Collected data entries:
--- config.mk ---
export PLATFORM = sky130hd
export DESIGN_NAME = mem_arbiter
export DESIGN_NICKNAME = d
export VERILOG_FILES = /design/src/rtl/mem_arbiter.sv
export SDC_FILE = /design/constraint.sdc
export NUM_CORES = 1
export LEC_CHECK = 0
export BUFFER_PORTS_ARGS = -buffer_cell sky130_fd_sc_hd__clkbuf_2
export CORE_AREA = 2 2 105 107
export CTS_CLUSTER_DIAMETER = 30
export DETAILED_ROUTE_END_ITERATION = 10
export DIE_AREA = 0 0 107 109
export GPL_TIMING_DRIVEN = 0
export HOLD_SLACK_MARGIN = 0.1
export SETUP_SLACK_MARGIN = 0.4
export SLEW_MARGIN = 40
export SYNTH_ARGS = -nofsm -noshare
export SYNTH_HDL_FRONTEND = slang
export SYNTH_SLANG_ARGS = --single-unit
--- constraint.sdc ---
create_clock -name clk -period 2 [get_ports clk]
set_input_delay 0.1 -clock clk [delete_from_list [all_inputs] [get_ports clk]]
set_output_delay 0.1 -clock clk [all_outputs]
set_load 0.01 [all_outputs]
--- src/rtl/mem_arbiter.sv ---
// Shares one synchronous-read word memory between the fetch and data ports.
// Data wins collisions; a bounded starvation counter forces a fetch grant.
`timescale 1ns/1ps

module mem_arbiter #(
  parameter int unsigned AW         = 32,
  parameter int unsigned DW         = 32,
  parameter int unsigned STARVE_MAX = 4
) (
  input  logic          clk,
  input  logic          reset,
  input  logic          i_req,
  input  logic [AW-1:0] i_addr,
  output logic          i_gnt,
  output logic          i_rvalid,
  output logic [DW-1:0] i_rdata,
  input  logic          d_req,
  input  logic          d_we,
  input  logic [AW-1:0] d_addr,
  input  logic [DW-1:0] d_wdata,
  output logic          d_gnt,
  output logic          d_rvalid,
  output logic [DW-1:0] d_rdata,
  output logic          m_en,
  output logic          m_we,
  output logic [AW-1:0] m_addr,
  output logic [DW-1:0] m_wdata,
  input  logic [DW-1:0] m_rdata
);

  typedef enum logic [1:0] {
    OWN_NONE,
    OWN_FETCH,
    OWN_DATA
  } owner_t;

  localparam logic [3:0] STARVE_LIMIT = 4'(STARVE_MAX);

  owner_t     owner;
  logic [3:0] starve_cnt;
  logic       grant_f;
  logic       grant_d;
  logic       starved;

  assign starved = (starve_cnt == STARVE_LIMIT);

  // Grants are forced low while reset is held so nothing reaches the memory.
  always_comb begin
    grant_f = 1'b0;
    grant_d = 1'b0;
    if (!reset) begin
      if (d_req && !(i_req && starved)) begin
        grant_d = 1'b1;
      end else if (i_req) begin
        grant_f = 1'b1;
      end
    end
  end

  always_comb begin
    m_en    = 1'b0;
    m_we    = 1'b0;
    m_addr  = '0;
    m_wdata = '0;
    if (grant_d) begin
      m_en    = 1'b1;
      m_we    = d_we;
      m_addr  = d_addr;
      m_wdata = d_wdata;
    end else if (grant_f) begin
      m_en   = 1'b1;
      m_addr = i_addr;
    end
  end

  assign i_gnt = grant_f;
  assign d_gnt = grant_d;

  // The owner tag steers the next cycle's memory word back to the issuing port.
  always_ff @(posedge clk or posedge reset) begin
    if (reset) begin
      owner      <= OWN_NONE;
      starve_cnt <= 4'd0;
    end else begin
      if (grant_f) begin
        owner <= OWN_FETCH;
      end else if (grant_d && !d_we) begin
        owner <= OWN_DATA;
      end else begin
        owner <= OWN_NONE;
      end

      if (grant_f || !i_req) begin
        starve_cnt <= 4'd0;
      end else if (grant_d && !starved) begin
        starve_cnt <= starve_cnt + 4'd1;
      end
    end
  end

  assign i_rvalid = (owner == OWN_FETCH);
  assign d_rvalid = (owner == OWN_DATA);
  assign i_rdata  = i_rvalid ? m_rdata : '0;
  assign d_rdata  = d_rvalid ? m_rdata : '0;

endmodule

# Yosys cells after proc, flatten, opt, wreduce, memory -nomap -nowiden
# Index checks and enable logic that the tools add are counted.
dict set report totals {
  ff_bits 6
  output_inout_bits 134
  word_cells 33
}
dict set report classes {
  n_addsub 1
  n_eq_ne 3
  muxes 17
  n_reduce_logical 10
}
# cell n
set ops {}
lappend ops {{$mux 32} 5}
lappend ops {{$mux 1} 8}
lappend ops {{$mux 4} 2}
lappend ops {{$add 4x1->4 const B} 1}
lappend ops {{$eq 4x3->1 const B} 1}
lappend ops {{$logic_and 1x1->1} 4}
lappend ops {{$logic_not 1->1} 4}
lappend ops {{$mux 2} 2}
lappend ops {{$eq 2x1->1 const B} 1}
lappend ops {{$eq 2x2->1 const B} 1}
lappend ops {{$reduce_bool 2->1} 1}
lappend ops {{$logic_or 1x1->1} 1}

# Longest topological paths before layout
dict set report logic_depth {
  ltp_word 9
  mapped_depth 7
}

# Worst setup path before layout
# No wires, ideal clock.
dict set report synth_path {
  kind {reg2out}
  from {register starve_cnt[0]}
  to {output m_addr[26]}
  arrival_ns 1.487
  path_slack_ns 0.413
  path_stages_with_launch 8
  cell_sequence {dfrtp_1 > inv_1 > ha_1 > nand3b_4 > o211a_1 > buf_6 > buf_6 > a22o_1}
}
dict set report synth_between {
  elab_chain_cells 8
  word_cells_on_any_way 10
  cone_classes {eq/ne (1); mux (6); reduce/logical (3)}
}
# element line
set synth_lines {}
lappend synth_lines {{start, declared} 40} ;# logic [3:0] starve_cnt;
lappend synth_lines {{start signal, assigned} 96} ;# starve_cnt <= starve_cnt + 4'd1;
lappend synth_lines {{$eq 4x3->1 *} 45} ;# assign starved = (starve_cnt == STARVE_LIMIT);
lappend synth_lines {{$logic_and 1x1->1 *} 52} ;# if (d_req && !(i_req && starved)) begin
lappend synth_lines {{$logic_not 1->1 *} 52}
lappend synth_lines {{$logic_and 1x1->1 *} 52}
lappend synth_lines {{$mux 1} 52}
lappend synth_lines {{$mux 1} 51} ;# if (!reset) begin
lappend synth_lines {{$mux 32} 70} ;# end else if (grant_f) begin
lappend synth_lines {{$mux 32 *} 65} ;# if (grant_d) begin
lappend synth_lines {{end, declared} 26} ;# output logic [AW-1:0] m_addr,
# Every way passes the cells marked *; elsewhere a longest branch is shown, timed or not.

# Final worst setup path
dict set report layout_path {
  from {register starve_cnt[1]}
  to {output m_addr[30]}
}
# Same word-level chain as after synthesis.

==> results.json <==
{
  "outcome": "completed",
  "drt_first_pass_iters": 4,
  "timing.max_cap.violations": 0,
  "ys.flop_type": "dfrtp_1",
  "drt-total-wl_mm": 8.23,
  "rows": 38,
  "grt_util_all_layers": 0.119,
  "dp_hpwl_mm": 7.18,
  "endpoint_kind": "primary output",
  "holdWs_ns": 0.219,
  "cp_max_fo": 6,
  "wl_met2_mm": 4.45,
  "path_cells": "inv_1, ha_4, nand3b_4, o211a_4, buf_8, buf_6, a22o_1, clkbuf_2",
  "final-setup-viol-count": 0,
  "cts_buffers": 3,
  "met1Wirelength_mm": 2.90,
  "hold_viol": 0,
  "p_leak_nw": 1.94,
  "clock-sinks": 6,
  "ys_seq_area_frac": 0.112,
  "insertion_delay_ns": 0.22,
  "clk_pin_slew_ns": 0.04,
  "max_freq_mhz": 514,
  "dr.max_layer_used": "met4",
  "pin_count": 267,
  "wl_per_cell_microns": 13.6,
  "yosysWarnings": 0,
  "rsz0062_at_grt": "yes",
  "critPathSlowestCell": "dfrtp_1",
  "netlist_area_sq_um": 1340,
  "relSlewSlack": 0.795,
  "yosysTopAreaCellShare": 0.455,
  "synth_seq_cells": 6,
  "crit_start": "starve_cnt[1]",
  "via_per_inst": 3.97,
  "fin_crit_ns": 1.95,
  "reg2reg_slack_ns": 0.46,
  "async_flop_share": 1.00,
  "final_nets": 603,
  "fp.dieH_microns": 109,
  "arrival_ns": 1.85,
  "fin_tns_setup_ns": 0,
  "place.gp.congestion": 1.01,
  "dieArea_sq_um": 11700,
  "wl_met3_microns": 682,
  "finish.utilization": 0.301,
  "avgSynthCellArea_sq_um": 7.26,
  "layout.cells.non_filler": 606,
  "synth_commonest_cells": "97 x and2_1, 32 x a22o_1, 9 x clkbuf_1, 7 x buf_2, 6 x dfrtp_1",
  "hp-class": "input port to flip-flop",
  "synthTopCellsByArea": "and2_1 45%, a22o_1 21%, dfrtp_1 11%",
  "drive_gt1_frac": 0.659,
  "grt_pass1_vias": 2170,
  "cp-start-kind": "flip-flop",
  "dp_cells": 588,
  "finalClockSkew_ns": 0.00206,
  "crit_end": "m_addr[30]",
  "grt_start_max_net_pins": 11,
  "drv_slew": 0,
  "syn_inst": 184,
  "antenna_found_initial": 0,
  "reg2reg_from": "starve_cnt[1]",
  "cts_buffer_depth": 2,
  "grt_pass1_wl_mm": 10.8,
  "path_class": "flip-flop to primary output",
  "cts_tree": "yes",
  "clockRootBuffer": "clkbuf_8",
  "cp_slowest_stage_delay_ns": 0.36,
  "synthToLayoutAreaGrowth_pct": 139,
  "die_x_microns": 107,
  "route.detailed.drc": 0,
  "ir_worst_vdd_v": 0.000120,
  "synth_nets": 319,
  "rr_worst_depth": 7,
  "ant_nets": 0,
  "htree_levels": 1,
  "start_util": 0.126,
  "grt_overflow": 0,
  "worst_r2r_endpoint": "owner[1]",
  "crit_required_ns": 1.90,
  "n_antenna_cell": 0,
  "min_period_over_period": 0.973,
  "vias": 2405,
  "yosys.area.top_type": "and2_1",
  "io_buffer_count": 264,
  "yosysMostFrequentCell": "and2_1",
  "worst_pin_slew_ns": 0.306,
  "coreArea_sq_um": 10600,
  "p_per_area_nw_per_um2": 259,
  "first_iter_violations": 113,
  "synth_edf_count": 0,
  "ys_types": 24
}
critical path: cells and delay by family (launching register included):
family	cells	cell delay [ns]
adder cells (fa/ha/maj)	1	0.15
AO/OA/AOI/OAI	2	0.52
AND/OR/NAND/NOR	1	0.10
buffers and inverters	4	0.49
flip-flops	1	0.36
cell type report:
type | count | area, sq um
Timing Repair Buffer | 279 | 1530
Inverter | 5 | 18.8
Sequential cell | 6 | 150
Fill cell | 1125 | 7410
Clock buffer | 3 | 41.3
Tap cell | 140 | 175
Multi-Input combinational cell | 155 | 1120
Buffer | 18 | 146
routing by layer:
layer / track usage / up-vias
met3: 0.0173 / 10
met1: 0.128 / 1050
li1: - / 1186
met5: 0 / -
met4: 0.0436 / 0
met2: 0.233 / 159
worst min-delay path by stage:
stage          startpoint             to  depth (start not counted)
2_1_floorplan       reset       owner[0]                          2
4_1_cts             i_req  starve_cnt[1]                          3
5_1_grt             i_req  starve_cnt[1]                          3
3_3_place_gp        reset  starve_cnt[0]                          2
3_5_place_dp        reset  starve_cnt[0]                          2
6_report            i_req  starve_cnt[1]                          3
state kept, by name (all words and copies together), names as in the netlist:
signal and count:
owner 2, starve_cnt 4
kinds of logic (layout without fill, tap and decap cells):
logic type               count (synthesis)  count (layout)  synth area share
AND/OR/NAND/NOR                        114             114             0.540
AO/OA/AOI/OAI                           39              39             0.246
buffers and inverters                   23             305            0.0825
flip-flops                               6               6             0.112
adder cells (fa/ha/maj)                  2               2            0.0187
per-stage QoR:
stage               setup slack (ns)  power (mW)  instance area [sq um]
floorplan                      0.413       0.320                   1340
global placement              0.0847       0.583                   2830
detailed placement            0.0354       0.591                   2830
CTS                           0.0180       0.806                   3030
global route                -0.00760       0.885                   3190
finish                        0.0546       0.825                   3190
layout by cell type (no fill, tap or decap), drive strengths merged:
cell	Yosys	routed
nand3b	1	1
buf	9	46
nor4bb	1	1
dlygate4sd3	0	2
nand2b	1	1
a22o	32	32
nand4	1	1
dfrtp	6	6
or4	1	1
o31ai	1	1
o211a	1	1
clkbuf	9	252
a21oi	3	3
nor2b	3	3
nor2	2	2
o21ai	1	1
and2	97	97
nand4b	1	1
nand2	1	1
ha	2	2
o211ai	1	1
nand3	5	5
inv	5	5
timing repair:
item,CTS,global route
endpoints found under the setup margin,129,107
buffers inserted,7,1
cloned,1,4
pin swaps,2,12
hold endpoints to repair,7,0
gates resized for setup,24,51
hold buffers,2,0
report_power, final:
group,total [mW],switching [mW],internal (mW)
Combinational,0.513,0.240,0.273
Sequential,0.128,0.00273,0.125
Clock,0.184,0.0545,0.130
Power figures use the tool's default switching activity.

Work task —
Return each line from the entries above that includes "family".

Task result —
critical path: cells and delay by family (launching register included):
family	cells	cell delay [ns]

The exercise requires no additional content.